Relocated Sombok Chap resident: "My shelter cannot even compare with the bed of a dog belonging to rich and powerful government officials"

Monday, June 12, 2006
Numbers Rising, Sanitation Poor at Relocation Site

"Our situation is like the life of a frog living in a small hole."
—Im Kimhuong,
Relocated Tonle Bassac
Villager

Kuch Naren and Jason McBride
THE CAMBODIA DAILY

In the large puddles of brown, murky rainwater used as latrines in Dangkao district's Andong village, children waded to cool themselves off from the afternoon heat Sunday.

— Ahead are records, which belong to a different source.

==> src/rtl/usd_uart.sv <==
// usd_uart: serial port status, data and baud logic with transmit and receive
`timescale 1ns/1ps

// How it works
// - tx_empty: holding and shift both empty
// - tx_holding_empty shows holding register vacancy
// - holding empty raises irq or dma
// - holding write clears tx_holding_empty
// - tx_holding_empty ignores status writes
// - rx_ready set on data, raises request
// - receive buffer read clears rx_ready
// - status bit 4 mirrors dtr pin
// - break sets break_seen, status irq
// - framing error sets frame_err, status irq
// - parity failure sets parity_err, status irq
// - overrun sets overrun_err, status irq
// - transmit copies holding into shift register
// - receive shifts next frame while buffered
// - 16x clock, baud = f/(div+1)/32
// - reset forces both modes to off
// - tx_mode off resets transmitter, line high unless brk set
// - rx_mode off resets receiver
// - status irq needs enable and error
// - word length 5..8, right justified
module usd_uart (
   input wire logic ref_clk,
   input wire logic rstn,
   input wire usd_pkg::usd_req_s busReq,
   output logic [31:0] rdData,
   input wire logic rxd,
   output logic txd,
   input wire logic dtr,
   output logic dsr,
   output logic txIrq,
   output logic rxIrq,
   output logic rxStatusIrq,
   output logic [1:0] txDmaReq,
   output logic [1:0] rxDmaReq
);
   import usd_pkg::*;

   usd_state_s s;
   usd_state_s next_s;
   logic txEmpty;
   logic rxIn;
   logic rxBufRead;
   logic txLoad;

   function automatic logic [2:0] lastBit(input logic [1:0] wl);
      lastBit = 3'(3'h4 + {1'b0, wl});
   endfunction

   function automatic logic [7:0] justify(input logic [7:0] d, input logic [1:0] wl);
      justify = d >> (2'h3 - wl);
   endfunction

   function automatic logic parityOf(input logic [7:0] d, input logic [2:0] pm);
      case (pm)
         USD_PAR_ODD: parityOf = ~^d;
         USD_PAR_EVEN: parityOf = ^d;
         USD_PAR_ONE: parityOf = 1'b1;
         default: parityOf = 1'b0;
      endcase
   endfunction

   assign txEmpty = !s.txHoldFull && (s.txSt == TX_IDLE);
   assign rxIn = s.loop ? !s.txLineLow : rxd;
   assign txd = s.loop ? 1'b1 : !s.txLineLow;
   assign dsr = s.dsr;
   assign rdData = s.rdData;
   assign txIrq = !s.txHoldFull && (s.txMode == USD_MODE_IRQ);
   assign txDmaReq[0] = !s.txHoldFull && (s.txMode == USD_MODE_DMA0);
   assign txDmaReq[1] = !s.txHoldFull && (s.txMode == USD_MODE_DMA1);
   assign rxIrq = s.rxReady && (s.rxMode == USD_MODE_IRQ);
   assign rxDmaReq[0] = s.rxReady && (s.rxMode == USD_MODE_DMA0);
   assign rxDmaReq[1] = s.rxReady && (s.rxMode == USD_MODE_DMA1);
   assign rxStatusIrq = s.rx_status_irq_en && (s.breakSeen || s.frameErr || s.parityErr || s.overrunErr);
   assign rxBufRead = busReq.rd && (busReq.addr == USD_ADDR_RX_BUFFER);
   // load on a tick only, so the start bit spans full 16 ticks
   assign txLoad = (s.txMode != USD_MODE_OFF) && (s.txSt == TX_IDLE) && s.txHoldFull && s.tick;

   always_comb begin
      next_s = s;
      next_s.rdData = '0;
      // baud divider: phase flips every div+1 cycles, tick once per full period
      next_s.tick = 1'b0;
      if (s.divCnt >= s.baud_divisor) begin
         next_s.divCnt = '0;
         next_s.phase = !s.phase;
         next_s.tick = s.phase;
      end else begin
         next_s.divCnt = USD_DIV_W'(s.divCnt + 1'b1);
      end

      // register reads
      if (busReq.rd) begin
         case (busReq.addr)
            USD_ADDR_CTRL: begin
               next_s.rdData[USD_CT_LOOP] = s.loop;
               next_s.rdData[USD_CT_BRK] = s.brk;
               next_s.rdData[USD_CT_DSR] = s.dsr;
               next_s.rdData[USD_CT_PMODE_LO +: 3] = s.pmode;
               next_s.rdData[USD_CT_STOP] = s.stop2;
               next_s.rdData[USD_CT_WLEN_LO +: 2] = s.wordLen;
               next_s.rdData[USD_CT_TX_MODE_LO +: 2] = s.txMode;
               next_s.rdData[USD_CT_RX_STATUS_IRQ_EN] = s.rx_status_irq_en;
               next_s.rdData[USD_CT_RX_MODE_LO +: 2] = s.rxMode;
            end
            USD_ADDR_STATUS: begin
               next_s.rdData[USD_ST_TX_EMPTY] = txEmpty;
               next_s.rdData[USD_ST_TX_HOLD_EMPTY] = !s.txHoldFull;
               next_s.rdData[USD_ST_RX_READY] = s.rxReady;
               next_s.rdData[USD_ST_DTR] = dtr;
               next_s.rdData[USD_ST_BREAK] = s.breakSeen;
               next_s.rdData[USD_ST_FRAME] = s.frameErr;
               next_s.rdData[USD_ST_PARITY] = s.parityErr;
               next_s.rdData[USD_ST_OVERRUN] = s.overrunErr;
            end
            USD_ADDR_RX_BUFFER: begin
               next_s.rdData[USD_DATA_W-1:0] = s.rxBuf;
               next_s.rxReady = 1'b0;
            end
            USD_ADDR_BAUD: begin
               next_s.rdData[USD_DIV_W-1:0] = s.baud_divisor;
            end
            default: begin
               next_s.rdData = '0;
            end
         endcase
      end

      // transmit: copy holding into shift register when idle
      if (txLoad) begin
         next_s.txShift = s.txHold;
         next_s.txPar = parityOf(s.txHold & (8'hFF >> (2'h3 - s.wordLen)), s.pmode);
         next_s.txHoldFull = 1'b0;
         next_s.txSt = TX_START;
         next_s.txTick = '0;
      end

      // register writes
      if (busReq.wr) begin
         case (busReq.addr)
            USD_ADDR_CTRL: begin
               next_s.loop = busReq.wdata[USD_CT_LOOP];
               next_s.brk = busReq.wdata[USD_CT_BRK];
               next_s.dsr = busReq.wdata[USD_CT_DSR];
               next_s.pmode = busReq.wdata[USD_CT_PMODE_LO +: 3];
               next_s.stop2 = busReq.wdata[USD_CT_STOP];
               next_s.wordLen = busReq.wdata[USD_CT_WLEN_LO +: 2];
               next_s.txMode = busReq.wdata[USD_CT_TX_MODE_LO +: 2];
               next_s.rx_status_irq_en = busReq.wdata[USD_CT_RX_STATUS_IRQ_EN];
               next_s.rxMode = busReq.wdata[USD_CT_RX_MODE_LO +: 2];
            end
            USD_ADDR_STATUS: begin
               // holding and ready flags are read-only here
               next_s.breakSeen = s.breakSeen & busReq.wdata[USD_ST_BREAK];
               next_s.frameErr = s.frameErr & busReq.wdata[USD_ST_FRAME];
               next_s.parityErr = s.parityErr & busReq.wdata[USD_ST_PARITY];
               next_s.overrunErr = s.overrunErr & busReq.wdata[USD_ST_OVERRUN];
            end
            USD_ADDR_TX_HOLDING: begin
               next_s.txHold = busReq.wdata[USD_DATA_W-1:0];
               next_s.txHoldFull = 1'b1;
            end
            USD_ADDR_BAUD: begin
               next_s.baud_divisor = busReq.wdata[USD_DIV_W-1:0];
            end
            default: begin
               next_s.baud_divisor = next_s.baud_divisor;
            end
         endcase
      end

      // transmit bit timing, one bit per 16 ticks
      if (s.tick && (s.txSt != TX_IDLE)) begin
         next_s.txTick = 4'(s.txTick + 1'b1);
         if (s.txTick == USD_TICK_LAST) begin
            case (s.txSt)
               TX_START: begin
                  next_s.txSt = TX_DATA;
                  next_s.txBit = '0;
               end
               TX_DATA: begin
                  next_s.txShift = s.txShift >> 1;
                  next_s.txBit = 3'(s.txBit + 1'b1);
                  if (s.txBit == lastBit(s.wordLen)) begin
                     next_s.txSt = s.pmode[2] ? TX_PARITY : TX_STOP1;
                  end
               end
               TX_PARITY: next_s.txSt = TX_STOP1;
               TX_STOP1: next_s.txSt = s.stop2 ? TX_STOP2 : TX_IDLE;
               default: next_s.txSt = TX_IDLE;
            endcase
         end
      end
      if (s.txMode == USD_MODE_OFF) begin
         next_s.txSt = TX_IDLE;
         next_s.txTick = '0;
         next_s.txBit = '0;
      end
      case (next_s.txSt)
         TX_START: next_s.txLineLow = 1'b1;
         TX_DATA: next_s.txLineLow = !next_s.txShift[0];
         TX_PARITY: next_s.txLineLow = !next_s.txPar;
         default: next_s.txLineLow = 1'b0;
      endcase
      if (s.brk) begin
         next_s.txLineLow = 1'b1;
      end

      // receive: sample at bit centres, shift frame while buffer is held
      if (s.tick) begin
         next_s.rxTick = 4'(s.rxTick + 1'b1);
         case (s.rxSt)
            RX_IDLE: begin
               next_s.rxTick = '0;
               if (!rxIn) begin
                  next_s.rxSt = RX_START;
               end
            end
            RX_START: begin
               if (s.rxTick == USD_TICK_HALF) begin
                  next_s.rxTick = '0;
                  next_s.rxBit = '0;
                  next_s.rxShift = '0;
                  next_s.rxSt = rxIn ? RX_IDLE : RX_DATA;
               end
            end
            RX_DATA: begin
               if (s.rxTick == USD_TICK_LAST) begin
                  next_s.rxShift = {rxIn, s.rxShift[7:1]};
                  next_s.rxBit = 3'(s.rxBit + 1'b1);
                  next_s.rxParBit = 1'b0;
                  if (s.rxBit == lastBit(s.wordLen)) begin
                     next_s.rxSt = s.pmode[2] ? RX_PARITY : RX_STOP;
                  end
               end
            end
            RX_PARITY: begin
               if (s.rxTick == USD_TICK_LAST) begin
                  next_s.rxParBit = rxIn;
                  next_s.rxSt = RX_STOP;
               end
            end
            RX_STOP: begin
               if (s.rxTick == USD_TICK_LAST) begin
                  next_s.rxSt = RX_IDLE;
                  if (!rxIn && (s.rxShift == '0) && !s.rxParBit) begin
                     next_s.breakSeen = 1'b1;
                     next_s.rxSt = RX_BRKWAIT;
                  end else begin
                     next_s.rxBuf = justify(s.rxShift, s.wordLen);
                     next_s.rxReady = 1'b1;
                     if (s.rxReady && !rxBufRead) begin
                        next_s.overrunErr = 1'b1;
                     end
                     if (!rxIn) begin
                        next_s.frameErr = 1'b1;
                     end
                     if (s.pmode[2] &&
                         (s.rxParBit != parityOf(justify(s.rxShift, s.wordLen), s.pmode))) begin
                        next_s.parityErr = 1'b1;
                     end
                  end
               end
            end
            default: begin
               next_s.rxTick = '0;
               if (rxIn) begin
                  next_s.rxSt = RX_IDLE;
               end
            end
         endcase
      end
      if (s.rxMode == USD_MODE_OFF) begin
         next_s.rxSt = RX_IDLE;
         next_s.rxTick = '0;
         next_s.rxBit = '0;
      end
   end

   always_ff @(posedge ref_clk or negedge rstn) begin
      if (!rstn) begin
         s <= USD_STATE_RESET;
      end else begin
         s <= next_s;
      end
   end

   logic stWrite;
   logic stRead;
   assign stWrite = busReq.wr && (busReq.addr == USD_ADDR_STATUS);
   assign stRead = busReq.rd && (busReq.addr == USD_ADDR_STATUS);
   logic rxStopEnd;
   assign rxStopEnd = s.tick && (s.rxSt == RX_STOP) && (s.rxTick == USD_TICK_LAST);
endmodule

Mao Piseth, a 13-year-old boy who was relocated to this crammed, three-hectare site from Tonle Bassac commune's Village 14 on Tuesday, said that he has also been drinking from the pond water.

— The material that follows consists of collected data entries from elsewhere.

**config.mk**
```make
export PLATFORM = sky130hd
export DESIGN_NAME = cpl_top
export DESIGN_NICKNAME = d
export VERILOG_FILES = /design/src/cpl_pkg.sv /design/src/cpl_if.sv /design/src/cpl_qual.sv /design/src/cpl_dcp_fsm.sv /design/src/cpl_top.sv
export SDC_FILE = /design/constraint.sdc
export NUM_CORES = 1
export LEC_CHECK = 0
export BUFFER_PORTS_ARGS = -buffer_cell sky130_fd_sc_hd__clkbuf_2
export CAP_MARGIN = 20
export CORE_UTILIZATION = 60
export CTS_BUF_LIST = sky130_fd_sc_hd__clkbuf_16
export DETAILED_ROUTE_END_ITERATION = 7
export GPL_ROUTABILITY_DRIVEN = 0
export PLACE_DENSITY = 0.81
export SETUP_SLACK_MARGIN = 0.3
export SLEW_MARGIN = 15
export SYNTH_ARGS = -nofsm -noshare
export SYNTH_HDL_FRONTEND = slang
export SYNTH_SLANG_ARGS = --single-unit
```
**constraint.sdc**
```tcl
create_clock -name clk_i -period 4.95 [get_ports clk_i]
set_input_delay 0.99 -clock clk_i [delete_from_list [all_inputs] [get_ports clk_i]]
set_output_delay 0.99 -clock clk_i [all_outputs]
set_load 0.1 [all_outputs]
```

"Although I itch all the time, I swim in the pond. I could not stop because the weather is really hot," he said. "I have suffered a lot from bad diarrhea and red spots on my skin, [but] my parents are not able to buy medicine for me."

Hundreds of families were relocated from Village 14 Tuesday morning to Andong, located about 20 km outside Phnom Penh, after several hundred police and military police officials armed with tear gas, batons and some assault rifles carried out City Hall's promise to evict the last remaining residents.

But families from elsewhere have been moving to the Kok Roka commune site in the days since, bringing the population up to more than 1,300 families, officials and villagers have said.

On Sunday, workers with bulldozers and trucks could be seen hastily dumping dirt in a small lake in a bid to try to create more land.

Villagers say there are only about 10 latrines at the site, which are little more than holes in the ground surrounded by tarpaulin. Nhean Sarin, a medical official with local rights group Licadho, said he treated 260 people at the site on Sunday. "I think in the future, [people] will get more sick," he said.

Several residents said they cannot afford to travel the 20 km to the capital to find work, adding that their children are no longer able to attend classes.

Nou Nara, an 11-year-old boy at the site, said his lather had worked as a construction worker while living at Village 14, but that he could not afford to travel to work by motorbike taxi from the new site.

Im Kimhuong, a 38-year-old woman living at the site, appealed for the municipality to provide food and water.

"The municipality dumped us here and they do not help us with any materials for shelter construction," she said. "Our situation is like the life of a frog living in a small hole."

Phnom Penh vice governor Pa Socheatvong declined comment Sunday but said he would discuss the situation today.

Long Yoeun, a 35-year-old female construction worker in Phnom Penh, said she was uncertain what had caused the population boom at the relocation site.

"I have no idea where those villagers came from," she said, adding that she had told her children to guard the small plot where the family has erected a tarpaulin shelter when she is away, for fear that other families will encroach on it.

Sour Kimsun, 44, said he has left his children with a relative until he is able to build a home at the site.

"I want Samdech [Prime Minister] Hun Sen and other top government leaders to see our bad situation here because we are not only poor but we are also jobless," he said. "My shelter cannot even compare with the bed of a dog belonging to rich and powerful government officials," he added.